Bioskop


Roman dari kisah kasih sayang seorang lelaki yang mungkin menjelma menjadi suatu derita. Padahal awal dari sebuah derita itu adalah rasa sayang tulus yang selalu mengharapkan belasan sebuah penghargaan dari orang yang dia sayang. Tanpa menginginkan suatu belas kasih apapun, tanpa ingin mendapatkan kata puji dari orang lain. Hanya berharap pada suatu yang dianggapnya akan mendatangkan suatu balasan dari sebuah niat tulus dari hatinya. Serta balasan dari Tuhan mengenai kebenaran sebuah kebahagiaan.
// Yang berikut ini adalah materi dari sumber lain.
### src/sv/salru_pkg.sv
// Shared types, codes and constants of the set-associative LRU cache simulator.
// Used by the controller, the datapath and the top level; depends on nothing.
package salru_pkg;

  localparam int MAX_SET_BITS = 8;
  localparam int MAX_WAYS     = 8;
  localparam int SETS         = 1 << MAX_SET_BITS;
  localparam int SET_W        = (MAX_SET_BITS > 0) ? MAX_SET_BITS : 1;
  localparam int RANK_W       = (MAX_WAYS > 1) ? $clog2(MAX_WAYS) : 1;
  localparam int WAYS_W       = $clog2(MAX_WAYS + 1);
  localparam int ADDR_W       = 32;
  localparam int TAG_W        = 32;
  localparam int CNT_W        = 32;
  localparam int CFG_W        = 5;
  localparam int CFG_IDX_W    = 2;

  typedef enum logic [1:0] {
    ACT_FETCH  = 2'd0,
    ACT_LOAD   = 2'd1,
    ACT_STORE  = 2'd2,
    ACT_MODIFY = 2'd3
  } action_t;

  typedef enum logic [1:0] {
    OUT_NONE  = 2'd0,
    OUT_HIT   = 2'd1,
    OUT_MISS  = 2'd2,
    OUT_EVICT = 2'd3
  } outcome_t;

  localparam logic [CFG_IDX_W-1:0] REG_SET_BITS    = 2'd0;
  localparam logic [CFG_IDX_W-1:0] REG_WAYS_IN_USE = 2'd1;
  localparam logic [CFG_IDX_W-1:0] REG_BLOCK_BITS  = 2'd2;

  typedef struct packed {
    logic          valid;
    logic [TAG_W-1:0]  tag;
    logic [RANK_W-1:0] rank;
  } line_t;

  typedef line_t [MAX_WAYS-1:0] row_t;

  // Commands from the controller to the datapath.
  typedef struct packed {
    logic capture;
    logic rd;
    logic wr;
  } ctrl_cmd_t;

  function automatic logic [CNT_W-1:0] sat_add(input logic [CNT_W-1:0] a,
                                                input logic [1:0] inc);
    logic [CNT_W:0] sum;
    sum = {1'b0, a} + {{(CNT_W-1){1'b0}}, inc};
    return sum[CNT_W] ? {CNT_W{1'b1}} : sum[CNT_W-1:0];
  endfunction

endpackage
Aku pagi itu masih tertegun di samping pasangan rekah mawar yang merayakan hari jadinya di teras depan rumahku. Aku hanya bisa menatapnya, menikmati, dan memerhatikan tiap detik bahagia Tuhan yang diberikan Tuhan kepadaku lewat pertunjukan keindahan mawar itu. Aku yang asyik menonton hal itu tak sadar waktu yang sedari tadi mengantarku pada mayanya dunia lamunan, telah mengantarkanku kembali ke dunia nyata dimana bagiku dunia nyata ini sangatlah menyedihkan, menakutkan dan tak pernah kunjung membuat suatu perubahan atau tanda yang baik buatku. Tapi aku hanya bersabar, menanti sebuah kasih Tuhan yang suatu waktu bisa memutar sampai terbalik sesuatu yang tegak itu tadi.
**
Hidupku seperti film yang sedang beredar laris dari mulut ke mulut manusia. Tapi aku hanya sebagai penontonnya saja, aku bukan artis dalam film itu, aku bahkan tak tau kapan aku jadi figuran dan apakah aku bisa? Yang aku tahu, aku berada dalam film yang aku tonton sendiri. Menikmati kisahnya, memahami alurnya dan mengapresiasinya dengan diriku sendiri.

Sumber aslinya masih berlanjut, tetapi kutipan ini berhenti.